Just kidding, there’s no sign that Faculty Trustee Laura Lee McIntyre will make any such motion, or raise any questions about why the board continues to rubber-stamp raises for Rob Mullens and his coaches while increasing undergraduate tuition and cutting museums.
BOARD OF TRUSTEES, Th 9:30 AM FORD ALUMNI CENTER
Full Board meeting.
– Call to order, roll call, verification of quorum – Approval of March 2019 summary (Action) [There is no mention of what this summary is in the posted materials.]
– Public comment:
The room is full, the public comments are blunt, calling out the Board for incompetence etc., e.g.:
Immediate Past Senate President / Current Faculty Union President Chris Sinclair:
The board of Trustees at the University of Oregon is in an untenable situation. The people ‘below you’ on the .org chart—represented by the people in this room—are supremely unhappy with the financial management and strategic vision of the university. Simultaneously the people above you, legislators and political appointees, are supremely unhappy with the financial management and strategic vision of the university.
It seems the only people happy with university leadership on budget issues are donors (and trustees themselves).
The mission of the university, approved by this body, is:
The University of Oregon is a comprehensive public research university committed to exceptional teaching, discovery, and service. We work at a human scale to generate big ideas. As a community of scholars, we help individuals question critically, think logically, reason effectively, communicate clearly, act creatively, and live ethically.
And aside from the vapid “human scale to generate big ideas” phrase, it is a good mission. The mission is the touch stone for decision making. It should be the North Star of the board—the words to revisit when making your decisions.

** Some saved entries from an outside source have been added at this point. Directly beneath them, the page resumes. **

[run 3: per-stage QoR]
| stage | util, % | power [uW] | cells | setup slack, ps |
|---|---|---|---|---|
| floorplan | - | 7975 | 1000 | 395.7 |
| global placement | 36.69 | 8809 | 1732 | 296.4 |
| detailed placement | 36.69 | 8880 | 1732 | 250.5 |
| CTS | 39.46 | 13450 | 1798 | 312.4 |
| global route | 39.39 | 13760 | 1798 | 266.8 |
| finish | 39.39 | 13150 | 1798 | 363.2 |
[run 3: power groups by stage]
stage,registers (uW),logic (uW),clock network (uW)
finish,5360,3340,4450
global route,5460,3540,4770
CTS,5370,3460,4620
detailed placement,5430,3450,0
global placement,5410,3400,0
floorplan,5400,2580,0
**src/rtl/varz_circular_shifter.sv**
```systemverilog
// Variable-Z cyclic rotator: a doubled vector is built in stage 0, then NST
// stages each resolve ROTATES_PER_CYCLE shift bit-levels, with one shared stall.

module varz_cs_stage #(
   parameter int MAXZ = 81,
   parameter int SW   = 7,
   parameter int LO   = 0,
   parameter int HI   = 1,
   parameter int OW   = 2*MAXZ
) (
   input  logic [2*MAXZ-1:0] dat_i,
   input  logic [SW-1:0]     sh_i,
   output logic [OW-1:0]     dat_o
);
   logic [2*MAXZ-1:0] d;

   // Right-shifting the doubled vector by s yields the rotated word in its low z bits.
   always_comb begin
      d = dat_i;
      for (int j = 0; j < SW; j++)
         if (j >= LO && j < HI && sh_i[j]) d = d >> (1 << j);
      dat_o = d[OW-1:0];
   end
endmodule

module varz_circular_shifter #(
   parameter  int MAXZ              = 81,
   parameter  int ROTATES_PER_CYCLE = 2,
   parameter  int TAGW              = 8,
   localparam int SW                = $clog2(MAXZ)
) (
   input  logic            clk,
   input  logic            rst,
   input  logic            in_valid,
   output logic            in_ready,
   input  logic [MAXZ-1:0] in_data,
   input  logic [SW:0]     z_in,
   input  logic [SW-1:0]   shift_val,
   input  logic            dir,
   input  logic [TAGW-1:0] tag_in,
   output logic            out_valid,
   input  logic            out_ready,
   output logic [MAXZ-1:0] out_data,
   output logic [TAGW-1:0] tag_out,
   output logic            err_out,
   output logic [15:0]     err_cnt
);
   localparam int NST = (SW + ROTATES_PER_CYCLE - 1) / ROTATES_PER_CYCLE;
   localparam int LAT = NST + 1;
   localparam logic [SW:0] MAXZ_Z = (SW+1)'(MAXZ);

   logic                          adv;
   logic [LAT-1:0]                vld_pipe;
   logic [NST-1:0][2*MAXZ-1:0]    p_dat;
   logic [NST-1:0][SW-1:0]        p_sh;
   logic [NST-1:0][SW:0]          p_z;
   logic [LAT-1:0][TAGW-1:0]      p_tag;
   logic [LAT-1:0]                p_err;
   logic [NST-1:0][2*MAXZ-1:0]    nxt_dat;
   logic [MAXZ-1:0]               lst_rot;
   logic [MAXZ-1:0]               lst_dat;

   logic                          illegal;
   logic [SW:0]                   zeff;
   logic [2*MAXZ-1:0]             mx;
   logic [2*MAXZ-1:0]             dbl0;
   logic [SW-1:0]                 sh0;

   function automatic logic [MAXZ-1:0] zmask(input logic [SW:0] z);
      logic [MAXZ-1:0] m;
      for (int i = 0; i < MAXZ; i++) m[i] = (i < int'(z));
      return m;
   endfunction

   assign adv       = !out_valid || out_ready;
   assign in_ready  = adv;
   assign out_valid = vld_pipe[LAT-1];
   assign tag_out   = p_tag[LAT-1];
   assign err_out   = p_err[LAT-1];

   // Left rotation is folded into an equivalent right rotation; illegal items pass unrotated.
   always_comb begin
      illegal = (z_in == '0) || (z_in > MAXZ_Z) || ({1'b0, shift_val} >= z_in);
      zeff    = (z_in > MAXZ_Z) ? MAXZ_Z : z_in;
      mx      = {{MAXZ{1'b0}}, in_data & zmask(zeff)};
      if (illegal) begin
         dbl0 = mx;
         sh0  = '0;
      end else begin
         dbl0 = mx | (mx << z_in);
         sh0  = (dir && shift_val != '0) ? SW'(z_in - {1'b0, shift_val}) : shift_val;
      end
   end

   assign nxt_dat[0] = dbl0;

   for (genvar k = 1; k <= NST; k++) begin : g_st
      localparam int LO = (k-1) * ROTATES_PER_CYCLE;
      localparam int HI = (k * ROTATES_PER_CYCLE > SW) ? SW : k * ROTATES_PER_CYCLE;
      if (k < NST) begin : g_mid
         varz_cs_stage #(.MAXZ(MAXZ), .SW(SW), .LO(LO), .HI(HI), .OW(2*MAXZ)) u_stage (
            .dat_i(p_dat[k-1]),
            .sh_i (p_sh[k-1]),
            .dat_o(nxt_dat[k])
         );
      end else begin : g_last
         varz_cs_stage #(.MAXZ(MAXZ), .SW(SW), .LO(LO), .HI(HI), .OW(MAXZ)) u_stage (
            .dat_i(p_dat[k-1]),
            .sh_i (p_sh[k-1]),
            .dat_o(lst_rot)
         );
      end
   end

   assign lst_dat = lst_rot & zmask(p_z[NST-1]);

   always_ff @(posedge clk) begin
      if (rst) begin
         vld_pipe <= '0;
         p_dat    <= '0;
         p_sh     <= '0;
         p_z      <= '0;
         p_tag    <= '0;
         p_err    <= '0;
         out_data <= '0;
      end else if (adv) begin
         vld_pipe <= {vld_pipe[LAT-2:0], in_valid};
         p_tag    <= {p_tag[LAT-2:0], tag_in};
         p_err    <= {p_err[LAT-2:0], in_valid & illegal};
         p_dat[0] <= nxt_dat[0];
         p_sh[0]  <= sh0;
         p_z[0]   <= zeff;
         for (int k = 1; k < NST; k++) begin
            p_dat[k] <= nxt_dat[k];
            p_sh[k]  <= p_sh[k-1];
            p_z[k]   <= p_z[k-1];
         end
         out_data <= lst_dat;
      end
   end

   always_ff @(posedge clk) begin
      if (rst)
         err_cnt <= '0;
      else if (out_valid && out_ready && err_out && err_cnt != 16'hFFFF)
         err_cnt <= err_cnt + 16'd1;
   end
endmodule
```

You are about to be asked to approve an extremely high tuition increase. You are being asked to finance the university on the backs of Oregon students. By doing this you are implicitly agreeing that it is more important to preserve athletics and other donor driven initiatives in exchange for millions in additional debt for Oregon students and families.
The University of Oregon has already telegraphed the message that, instead of plugging the looming budget shortfall. it is more important to install state-of-the-art sound systems in athletics facilities. The new speakers will undoubtedly come from donor money, but this is irrelevant. Legislators have already heard the message that speakers are more important than students. Faculty have heard the message that world-class athletics facilities are more important than students. Students themselves have heard that we’re broke, and that they should take on debt (and years of financial risk) to accommodate the fickle whims of an octogenarian billionaire.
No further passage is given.